• [WORK TO COMPLETE] Return each line in the records below that includes "without".

Dataset items:
⟨
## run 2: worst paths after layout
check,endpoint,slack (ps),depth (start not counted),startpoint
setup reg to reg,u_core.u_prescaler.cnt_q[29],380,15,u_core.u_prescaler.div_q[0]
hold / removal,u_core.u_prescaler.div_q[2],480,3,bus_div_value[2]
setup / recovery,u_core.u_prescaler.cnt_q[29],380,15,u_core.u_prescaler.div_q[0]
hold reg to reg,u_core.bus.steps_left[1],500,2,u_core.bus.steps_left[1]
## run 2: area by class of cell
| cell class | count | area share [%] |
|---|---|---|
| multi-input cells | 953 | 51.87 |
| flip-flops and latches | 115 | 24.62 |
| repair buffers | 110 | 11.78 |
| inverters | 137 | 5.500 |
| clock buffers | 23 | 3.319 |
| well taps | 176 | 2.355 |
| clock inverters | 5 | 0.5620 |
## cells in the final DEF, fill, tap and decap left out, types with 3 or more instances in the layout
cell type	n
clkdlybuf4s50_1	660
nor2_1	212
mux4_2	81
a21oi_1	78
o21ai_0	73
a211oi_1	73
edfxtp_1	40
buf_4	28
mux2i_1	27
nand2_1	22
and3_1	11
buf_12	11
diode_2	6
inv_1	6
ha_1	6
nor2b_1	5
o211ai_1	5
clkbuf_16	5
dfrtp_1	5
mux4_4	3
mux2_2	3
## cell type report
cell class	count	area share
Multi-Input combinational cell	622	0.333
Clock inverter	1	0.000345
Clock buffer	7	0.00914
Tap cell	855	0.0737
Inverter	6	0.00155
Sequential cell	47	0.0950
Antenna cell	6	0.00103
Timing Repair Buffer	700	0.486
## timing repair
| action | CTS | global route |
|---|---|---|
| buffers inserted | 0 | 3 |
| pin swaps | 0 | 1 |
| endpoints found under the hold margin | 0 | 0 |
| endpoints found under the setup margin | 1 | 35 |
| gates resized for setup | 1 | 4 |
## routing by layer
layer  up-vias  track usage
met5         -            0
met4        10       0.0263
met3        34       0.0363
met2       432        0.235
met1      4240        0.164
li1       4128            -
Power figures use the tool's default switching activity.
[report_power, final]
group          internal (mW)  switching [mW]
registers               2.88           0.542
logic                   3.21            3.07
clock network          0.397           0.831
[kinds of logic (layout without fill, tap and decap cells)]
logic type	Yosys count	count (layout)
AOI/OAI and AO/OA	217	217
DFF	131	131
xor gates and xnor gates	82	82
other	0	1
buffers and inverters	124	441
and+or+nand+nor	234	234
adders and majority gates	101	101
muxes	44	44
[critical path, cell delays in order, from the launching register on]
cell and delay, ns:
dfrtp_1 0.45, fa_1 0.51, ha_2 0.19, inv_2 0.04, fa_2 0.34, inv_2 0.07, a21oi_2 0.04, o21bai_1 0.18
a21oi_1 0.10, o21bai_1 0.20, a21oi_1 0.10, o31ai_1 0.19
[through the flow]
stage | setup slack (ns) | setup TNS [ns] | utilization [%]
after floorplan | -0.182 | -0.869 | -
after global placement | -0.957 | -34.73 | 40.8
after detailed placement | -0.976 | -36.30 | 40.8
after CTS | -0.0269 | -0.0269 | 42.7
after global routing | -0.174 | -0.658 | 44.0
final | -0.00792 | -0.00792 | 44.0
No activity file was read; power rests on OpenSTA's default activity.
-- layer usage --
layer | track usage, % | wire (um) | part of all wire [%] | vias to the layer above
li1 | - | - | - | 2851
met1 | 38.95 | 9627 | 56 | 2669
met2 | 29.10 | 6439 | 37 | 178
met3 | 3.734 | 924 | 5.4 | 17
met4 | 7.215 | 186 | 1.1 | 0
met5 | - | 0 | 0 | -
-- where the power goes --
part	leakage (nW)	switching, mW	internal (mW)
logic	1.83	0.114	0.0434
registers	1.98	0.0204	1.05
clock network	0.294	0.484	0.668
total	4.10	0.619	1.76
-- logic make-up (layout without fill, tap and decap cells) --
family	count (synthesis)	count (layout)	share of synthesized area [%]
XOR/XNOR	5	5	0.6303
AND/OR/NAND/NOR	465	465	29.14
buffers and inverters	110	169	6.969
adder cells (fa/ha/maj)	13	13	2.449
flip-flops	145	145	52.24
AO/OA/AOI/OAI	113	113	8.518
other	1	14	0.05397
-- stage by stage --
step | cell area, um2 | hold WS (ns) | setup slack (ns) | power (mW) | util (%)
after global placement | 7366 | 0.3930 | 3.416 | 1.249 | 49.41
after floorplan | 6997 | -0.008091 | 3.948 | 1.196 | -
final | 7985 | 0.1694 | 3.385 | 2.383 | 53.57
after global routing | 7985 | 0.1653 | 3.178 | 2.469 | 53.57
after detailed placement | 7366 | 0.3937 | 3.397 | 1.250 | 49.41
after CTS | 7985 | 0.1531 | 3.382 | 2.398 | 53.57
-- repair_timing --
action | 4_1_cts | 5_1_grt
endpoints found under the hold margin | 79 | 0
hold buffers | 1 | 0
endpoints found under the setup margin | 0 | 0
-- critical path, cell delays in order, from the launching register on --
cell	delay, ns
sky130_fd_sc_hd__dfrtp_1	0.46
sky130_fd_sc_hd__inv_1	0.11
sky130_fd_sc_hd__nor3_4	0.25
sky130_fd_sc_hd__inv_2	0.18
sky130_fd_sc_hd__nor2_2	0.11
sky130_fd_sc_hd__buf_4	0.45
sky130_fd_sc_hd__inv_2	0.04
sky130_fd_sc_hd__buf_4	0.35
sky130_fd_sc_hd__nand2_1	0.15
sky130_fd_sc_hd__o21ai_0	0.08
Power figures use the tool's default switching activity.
--- config.mk ---
export PLATFORM = sky130hd
export DESIGN_NAME = mem_fill_engine
export DESIGN_NICKNAME = d
export VERILOG_FILES = /design/src/rtl/mem_fill_engine.sv
export SDC_FILE = /design/constraint.sdc
export NUM_CORES = 1
export LEC_CHECK = 0
export BUFFER_PORTS_ARGS = -buffer_cell sky130_fd_sc_hd__buf_2
export CAP_MARGIN = 0
export CORE_ASPECT_RATIO = 1.4
export CORE_MARGIN = 2
export CORE_UTILIZATION = 55
export DETAILED_ROUTE_END_ITERATION = 6
export PLACE_DENSITY = 0.82
export SLEW_MARGIN = 5
export SYNTH_ARGS = -nofsm -noshare
export SYNTH_HDL_FRONTEND = slang
export SYNTH_SLANG_ARGS = --single-unit
--- constraint.sdc ---
create_clock -name clk -period 2.85 [get_ports clk]
set_input_delay 0.285 -clock clk [delete_from_list [all_inputs] [get_ports clk]]
set_output_delay 0.285 -clock clk [all_outputs]
set_load 0.05 [all_outputs]
--- src/rtl/mem_fill_engine.sv ---
// mem_fill_engine: fills DEPTH words of a single-port RAM from address 0
// with one of four patterns, one word per clock, after an en/rdy start.
// Optional read-back verify pass: define MEM_FILL_VERIFY_EN.
//
// state  | meaning
// IDLE   | rdy=1, waiting for en
// WRITE  | driving wren=1, addr=k, wrdata=f(k) for k=0..DEPTH-1
// VERIFY | driving addr=k with wren=0 so the RAM returns word k next cycle
// VCMP   | last read-back compare, then done
module mem_fill_engine #(
    parameter int ADDR_W = 8,
    parameter int DATA_W = 8,
    parameter int DEPTH  = 256
) (
    input  logic              clk,
    input  logic              rst,
    input  logic              en,
    output logic              rdy,
    input  logic [1:0]        mode,
    input  logic [DATA_W-1:0] seed,
    input  logic [DATA_W-1:0] step,
    output logic [ADDR_W-1:0] addr,
    output logic [DATA_W-1:0] wrdata,
    output logic              wren,
    output logic              done
`ifdef MEM_FILL_VERIFY_EN
    ,
    input  logic [DATA_W-1:0] rddata,
    output logic              err,
    output logic [ADDR_W-1:0] err_addr
`endif
);

    if (DEPTH < 1 || DEPTH > (1 << ADDR_W)) begin : g_depth_chk
        $error("mem_fill_engine: DEPTH must be in 1..2**ADDR_W");
    end

    localparam logic [ADDR_W-1:0] LAST  = ADDR_W'(DEPTH - 1);
    localparam logic [DATA_W-1:0] DESC0 = DATA_W'(DEPTH - 1);

`ifdef MEM_FILL_VERIFY_EN
    typedef enum logic [1:0] {IDLE, WRITE, VERIFY, VCMP} state_t;
`else
    typedef enum logic [1:0] {IDLE, WRITE} state_t;
`endif

    state_t            state;
    logic [1:0]        mode_q;
    logic [DATA_W-1:0] seed_q;
    logic [DATA_W-1:0] step_q;

`ifdef MEM_FILL_VERIFY_EN
    logic [DATA_W-1:0] exp_data;
    logic              cmp_valid;
    logic [ADDR_W-1:0] cmp_addr;
    logic [DATA_W-1:0] cmp_exp;
`endif

    // Pattern value for k=0.
    function automatic logic [DATA_W-1:0] first_val(input logic [1:0] m,
                                                    input logic [DATA_W-1:0] s);
        case (m)
            2'd0:    first_val = '0;
            2'd1:    first_val = s;
            2'd2:    first_val = s;
            default: first_val = DESC0;
        endcase
    endfunction

    // f(k+1) from f(k); the running value doubles as the mode-2 accumulator.
    function automatic logic [DATA_W-1:0] next_val(input logic [1:0] m,
                                                   input logic [DATA_W-1:0] cur,
                                                   input logic [DATA_W-1:0] s,
                                                   input logic [DATA_W-1:0] st);
        case (m)
            2'd0:    next_val = cur + DATA_W'(1);
            2'd1:    next_val = s;
            2'd2:    next_val = cur + st;
            default: next_val = cur - DATA_W'(1);
        endcase
    endfunction

    // Sequencer: handshake, write walk, optional verify walk, registered outputs.
    always_ff @(posedge clk) begin
        if (rst) begin
            state  <= IDLE;
            rdy    <= 1'b1;
            wren   <= 1'b0;
            addr   <= '0;
            wrdata <= '0;
            done   <= 1'b0;
            mode_q <= 2'd0;
            seed_q <= '0;
            step_q <= '0;
`ifdef MEM_FILL_VERIFY_EN
            exp_data  <= '0;
            cmp_valid <= 1'b0;
            cmp_addr  <= '0;
            cmp_exp   <= '0;
            err       <= 1'b0;
            err_addr  <= '0;
`endif
        end else begin
            done <= 1'b0;
`ifdef MEM_FILL_VERIFY_EN
            // rddata belongs to the address presented one cycle earlier
            if (cmp_valid && (rddata != cmp_exp) && !err) begin
                err      <= 1'b1;
                err_addr <= cmp_addr;
            end
`endif
            case (state)
                IDLE: begin
                    if (en) begin
                        state  <= WRITE;
                        rdy    <= 1'b0;
                        wren   <= 1'b1;
                        addr   <= '0;
                        wrdata <= first_val(mode, seed);
                        mode_q <= mode;
                        seed_q <= seed;
                        step_q <= step;
`ifdef MEM_FILL_VERIFY_EN
                        err      <= 1'b0;
                        err_addr <= '0;
`endif
                    end
                end
                WRITE: begin
                    // compare against LAST so a full 2**ADDR_W fill never wraps
                    if (addr == LAST) begin
                        wren <= 1'b0;
`ifdef MEM_FILL_VERIFY_EN
                        state    <= VERIFY;
                        addr     <= '0;
                        exp_data <= first_val(mode_q, seed_q);
`else
                        state <= IDLE;
                        done  <= 1'b1;
                        rdy   <= 1'b1;
`endif
                    end else begin
                        addr   <= addr + ADDR_W'(1);
                        wrdata <= next_val(mode_q, wrdata, seed_q, step_q);
                    end
                end
`ifdef MEM_FILL_VERIFY_EN
                VERIFY: begin
                    cmp_valid <= 1'b1;
                    cmp_addr  <= addr;
                    cmp_exp   <= exp_data;
                    if (addr == LAST) begin
                        state <= VCMP;
                    end else begin
                        addr     <= addr + ADDR_W'(1);
                        exp_data <= next_val(mode_q, exp_data, seed_q, step_q);
                    end
                end
                VCMP: begin
                    cmp_valid <= 1'b0;
                    state     <= IDLE;
                    done      <= 1'b1;
                    rdy       <= 1'b1;
                end
`endif
                default: begin
                    state <= IDLE;
                    rdy   <= 1'b1;
                    wren  <= 1'b0;
                end
            endcase
        end
    end

endmodule

==> summary.txt, run 1 <==
Run status
  • Status: finished clean

Clock network
  • Clock sink count: 37
  • # Post-CTS Setup Buffers: 0
  • Resize count post-CTS: 0
  • Cts hold-fix bufs: 0
  • Clock Path Buffers: 2
  • CTS tree: built
  • Clock slew at reported path FFs: 80 ps
  • Clk Latency, worst-skew pair: 300 ps
  • Root buffer cell: clkbuf_8
  • H-tree Lvls: 2
  • Total CTS buffers: 5

Routing
  • Routed Antenna Nets: 0
  • Vias: 1932
  • Initial drt markers: slightly above 90
  • Drt first pass iters: 4
  • DRC viols: 0
  • Routed WL: 5060 microns
  • Vias per cell: 5.73
  • Post-DR wirelength/cell: 15.0 microns

Timing
  • Worst slew pin tran: 721 ps
  • Tmin final: 2410 ps
  • # setup viols final: 0
  • Final hold violation count: 0
  • Fin Hold WS: between 200 and 250 ps
  • Fin crit share: 84.7%
  • Max-slew headroom: between 50% and 60%
  • RSZ-0062 raised after global routing: no
  • Fin. max-slew vios: 0
  • Fmax: 414 MHz
  • Clk_skew: about 7.5 ps
  • Setup TNS Final: 0 ps

Job
  • Max Cap Viol: 0

Synthesis
  • Post-Synth Simple-Gate Area: 25.8%
  • Adder-Cell Fraction of Synth Area: under 10%
  • Synthesis-stage register bit count: 37
  • Syn Nets: 289
  • Cell taking the most area after synthesis: dfxtp_1
  • Post-synth top area share: 35.6%
  • Most used flip-flop cell after synthesis: dfxtp_1
  • Syn. warnings: 0
  • Post-Syn Area: about 2100 sq um
  • Area contributors post-synth: dfxtp_1 36%, nand2_1 9.0%, a21oi_1 7.9%
  • Async SR Flop Fraction: 0%
  • XOR/XNOR share of the synthesized area: under 10%
  • Synth unique cells: between 40 and 50
  • Cell with the most instances after synthesis: nand2_1
  • Compound-Gate Fraction of Synth Area: 23.9%
  • Register area share after synthesis: 35.6%
  • Synth cell count leaders: 50 x nand2_1, 37 x dfxtp_1, 33 x a21oi_1
  • Main combinational cell family by area after synthesis: simple AND/OR/NAND/NOR gates
  • Syn avg cell area: 8.06 sq um
  • Post-synth EDFFs: 0
  • Syn Inst Count: roughly 260
  • Mux contribution to synthesized area: 0%

Setup path
  • Worst setup SP type: flip-flop
  • Worst EP required: 3060 ps
  • Critical path class: reg -> reg
  • Reg2Reg Setup Slack: about 440 ps
  • Max Fanout on Critical Path: 3
  • Critical Path Sink Type: flip-flop
  • Crit path DAT: 2620 ps

Floorplan
  • Die W: between 50 and 60 microns
  • Starting density of the core: 57.1%
  • # IOs: 40
  • Row count: 26
  • Core ar.: 3640 sq um
  • Die area: ~4300 sq um
  • Die height: 76.8 microns

Power
  • Switch Pwr: about 440 uW
  • P_leak: around 0.0011 uW
  • Logic pwr share: approximately 25%
  • Register share of total power: 43.7%
  • Power share of the clock group: 31.6%
  • PD cells: 558 nW/um^2
  • Int Power: 888 uW
  • Sw frac: 33.0%
  • Worst VDD drop: approximately 0.00036 V

Placement
  • DP HPWL: around 3600 microns
  • IO Port Bufs: 39
  • GPL Wtd Cong: 0.908

Cells and area
  • Fillers: approximately 340
  • Layout cell share with drive strength beyond 1: 22.4%
  • Layout Nets: 325
  • Diode count: 0
  • Area taken by multi-input logic gates: 1220 sq um
  • P&R area growth vs syn: 14.3%
  • FF+latch area: roughly 740 sq um

Global routing
  • Vias in the first global route: about 1900
  • First-pass GRT wire length: 8470 microns
  • Pin count of the biggest net entering global routing: 38
  • Initial antenna violation count: 0
  • Overall Global Routing Usage: between 20% and 30%
  • Grt total ovfl: 0

Hold path
  • Hold Path Class: in -> reg
layout by cell type, fill, tap and decap left out, types with 2 or more instances in the layout:
cell type	n
buf_4	5
nor2_1	17
inv_1	7
a21oi_1	33
dfxtp_1	37
buf_2	39
nand2_1	50
and3_1	2
a22oi_1	2
a21oi_2	2
nand2b_1	3
a211o_1	2
nor2b_1	9
a311oi_1	3
nor3_1	2
ha_1	9
o21ai_0	7
clkbuf_8	7
a211oi_1	4
a21o_1	9
a32oi_1	2
nand3_1	8
xnor2_1	6
nand4b_1	2
o211ai_1	2
or2_2	3
registers in the layout, indices dropped and copies added, names as in the netlist:
| register | count |
|---|---|
| step_q | 8 |
| rdy | 1 |
| wrdata | 8 |
| mode_q | 2 |
| addr | 8 |
| done | 1 |
| wren | 1 |
| seed_q | 8 |
cells by family after synthesis:
kind of cell | after synthesis
AND/OR/NAND/NOR | 108
AO/OA/AOI/OAI | 75
adder cells (fa/ha/maj) | 10
buffers and inverters | 22
XOR/XNOR | 6
flip-flops | 37
path summary, 6_finish.rpt:
path / from / to / cells after the start
setup / recovery: mode_q[1]$_SDFFE_PP0P_ / wrdata[4]$_SDFFE_PP0P_ / 8
hold / removal: step[6] / step_q[6]$_SDFFE_PP0P_ / 3
setup reg to reg: mode_q[1]$_SDFFE_PP0P_ / wrdata[4]$_SDFFE_PP0P_ / 8
hold reg to reg: seed_q[0]$_SDFFE_PP0P_ / seed_q[0]$_SDFFE_PP0P_ / 2
per-stage QoR:
stage | instances | utilization [%] | setup WS [ps] | total power [uW] | area (sq um)
finish | 337 | 65.2 | 437 | 1330 | 2380
global route | 337 | 65.2 | 270 | 1380 | 2380
CTS | 337 | 65.2 | 446 | 1330 | 2380
detailed placement | 329 | 62.3 | 468 | 916 | 2270
global placement | 329 | 62.3 | 517 | 907 | 2270
floorplan | 258 | - | 421 | 836 | 2080
power groups by stage:
stage          logic [uW]  registers (uW)  clock network [uW]
3_3_place_gp          316             591                   0
3_5_place_dp          324             591                   0
2_1_floorplan         192             645                   0
5_1_grt               360             584                 440
6_report              328             580                 418
4_1_cts               326             579                 427
worst max-delay path, cell delays in order, from the launching register on:
cell      delay [ps]
dfxtp_1          330
or3b_2           440
ha_1             220
fa_1             400
a21o_1           170
a21oi_1          260
xnor2_1          150
nand3_1           90
a311oi_1         250
area by class of cell:
type	count	area share, %
Multi-Input combinational cell	199	51.3
Sequential cell	37	31.2
Clock buffer	7	4.05
Timing Repair Buffer	44	9.79
Clock inverter	1	0.369
Tap cell	42	2.21
Inverter	7	1.11
layer usage:
| layer | vias to the layer above | wire length [microns] | part of all wire, % | track usage (%) |
|---|---|---|---|---|
| met5 | - | 0 | 0 | 0 |
| met4 | 0 | 97 | 1.9 | 10.2 |
| met3 | 9 | 278 | 5.5 | 4.55 |
| met2 | 66 | 2750 | 54 | 46.2 |
| met1 | 884 | 1940 | 38 | 27.3 |
| li1 | 973 | - | - | - |
Note: power is estimated with default switching activity, not from simulation.
==> run 2: changes to the inputs <==
--- a/config.mk
+++ b/config.mk
@@ -9,9 +9,9 @@
 export CAP_MARGIN = 0
 export CORE_ASPECT_RATIO = 1.4
 export CORE_MARGIN = 2
-export CORE_UTILIZATION = 55
+export CORE_UTILIZATION = 49
 export DETAILED_ROUTE_END_ITERATION = 6
-export PLACE_DENSITY = 0.82
+export PLACE_DENSITY = 0.78
 export SLEW_MARGIN = 5
 export SYNTH_ARGS = -nofsm -noshare
 export SYNTH_HDL_FRONTEND = slang
==> constraint.sdc (replaced) <==
create_clock -name clk -period 2.1 [get_ports clk]
set_input_delay 0.21 -clock clk [delete_from_list [all_inputs] [get_ports clk]]
set_output_delay 0.21 -clock clk [all_outputs]
set_load 0.05 [all_outputs]
==> run 2 against run 1 <==
The flow now finishes with violations (negative setup slack). Non-clock buffer count up 10. Power up 45%. Via count up 4.0%. Flip-flop and latch count unchanged. Critical path depth unchanged. Largest cell class unchanged. Largest power group unchanged. Highest routed layer unchanged.
==> summary.txt, run 2 (synthesis results as in run 1) <==
Cells and area
  • Layout Nets: 335
  • Fillers: about 390
  • Most frequent cells in the layout: 50 x nand2_1, 39 x buf_2, 36 x dfxtp_1, 32 x a21oi_1, 17 x nor2_1
  • Layout cell share with drive strength beyond 1: 26.6%
  • Commonest non-fill, non-tap cell in the layout: nand2_1
  • P&R area growth vs syn: 20.7%
  • Diode count: 0

Floorplan
  • Die W: approximately 59 microns
  • Row count: 28
  • Die height: 81.1 microns
  • Die area: about 4800 sq um
  • # IOs: 40
  • Core ar.: 4170 sq um
  • Starting density of the core: roughly half

Power
  • P_leak: between 0.001 and 0.0015 uW
  • PD cells: 763 nW/um^2
  • Worst VDD drop: approximately 0.00042 V

Timing
  • # setup viols final: 3
  • Final worst setup slack: -94.0 ps
  • Fin crit share: 104%
  • RSZ-0062 raised after global routing: yes
  • Fmax: 456 MHz
  • Setup TNS Final: -156 ps
  • Fin. max-slew vios: 0
  • Worst slew pin tran: 569 ps
  • Clk_skew: 6.87 ps
  • Max-slew headroom: 62.1%
  • Tmin final: 2190 ps
  • Final hold violation count: 0

Setup path
  • Critical path class: reg -> reg
  • Reg2Reg Setup Slack: -90 ps
  • Critical Path Sink Type: flip-flop
  • Crit path DAT: 2410 ps
  • Worst EP required: ~2300 ps
  • Max Fanout on Critical Path: 2
  • Worst setup SP type: flip-flop

Clock network
  • Clock sink count: 37
  • Cts hold-fix bufs: 0
  • H-tree Lvls: 2
  • Total CTS buffers: 5
  • Clock slew at reported path FFs: 70 ps
  • Clk Latency, worst-skew pair: 300 ps
  • Clock Path Buffers: 2
  • CTS tree: built
  • Root buffer cell: clkbuf_8

Routing
  • Vias per cell: 5.74
  • Routed WL: ~5300 microns
  • Post-DR wirelength/cell: 15.2 microns
  • Initial drt markers: 51
  • Routed Antenna Nets: 0
  • DRC viols: 0
  • Drt first pass iters: 4
  • Vias: 2009

Global routing
  • Initial antenna violation count: 0
  • Grt total ovfl: 0
  • Vias in the first global route: 1834
  • Pin count of the biggest net entering global routing: 28
  • Overall Global Routing Usage: about a quarter
  • First-pass GRT wire length: 8430 microns

Job
  • Max Cap Viol: 0

Placement
  • DP HPWL: 3870 microns
  • IO Port Bufs: 39
  • Post-Place Worst Slack: -24.0 ps
  • GPL Wtd Cong: 0.826

Run status
  • Failing checks: negative setup slack
  • Status: finished with violations

Hold path
  • Hold Path Class: in -> reg
## run 2: path summary, 6_finish.rpt
kind | from | endpoint | cells past startpoint
worst max-delay path | mode_q[0]$_SDFFE_PP0P_ | wrdata[4]$_SDFFE_PP0P_ | 8
worst min-delay path | step[1] | step_q[1]$_SDFFE_PP0P_ | 3
worst max register to register | mode_q[0]$_SDFFE_PP0P_ | wrdata[4]$_SDFFE_PP0P_ | 8
worst min register to register | seed_q[2]$_SDFFE_PP0P_ | seed_q[2]$_SDFFE_PP0P_ | 2
## run 2: worst max-delay path: stages, from the launching register on
cell and delay (ps):
dfxtp_1 320, or3b_4 410, ha_4 180, fa_2 360
a21o_1 180, a21oi_2 180, xnor2_1 140, nand3_1 110
a311oi_2 250
## run 2: cell type report
type                       instances  area, sq um  share of cell area (%)
clock buffer                       7         86.3                    3.44
clock inverter                     1         30.0                    1.20
inverter                           7         26.3                    1.05
multi-input combinational        199         1260                    50.2
sequential                        37          742                    29.6
tap                               45         56.3                    2.24
timing repair buffer              54          308                    12.3
## run 2: repair_timing
| item | CTS | global route |
|---|---|---|
| pin swaps | 0 | 5 |
| gates resized for setup | 1 | 3 |
| buffers inserted | 0 | 2 |
| endpoints found under the setup margin | 1 | 3 |
## run 2: per-layer routing
layer  global-route usage (%)  routed length [microns]
met4                     9.32                      132
met5                        0                        0
met3                     6.53                      261
met2                     41.2                     2820
met1                     26.1                     2100
## run 2: metrics by stage
stage	instances	cell area (sq um)	hold slack (ps)	total power, uW	util [%]
6_report	350	2510	143	1920	60.2
5_1_grt	350	2510	132	2000	60.2
4_1_cts	348	2470	139	1910	59.3
3_5_place_dp	340	2360	448	1270	56.5
3_3_place_gp	340	2360	442	1260	56.5
2_1_floorplan	258	2110	346	1140	-
## run 2: power breakdown
part | switching, uW | internal, uW
clock network | 255 | 387
logic | 305 | 185
registers | 36.2 | 748
total | 596 | 1320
⟩
• [SOLUTION FOR THIS EXERCISE]
[kinds of logic (layout without fill, tap and decap cells)]
-- logic make-up (layout without fill, tap and decap cells) --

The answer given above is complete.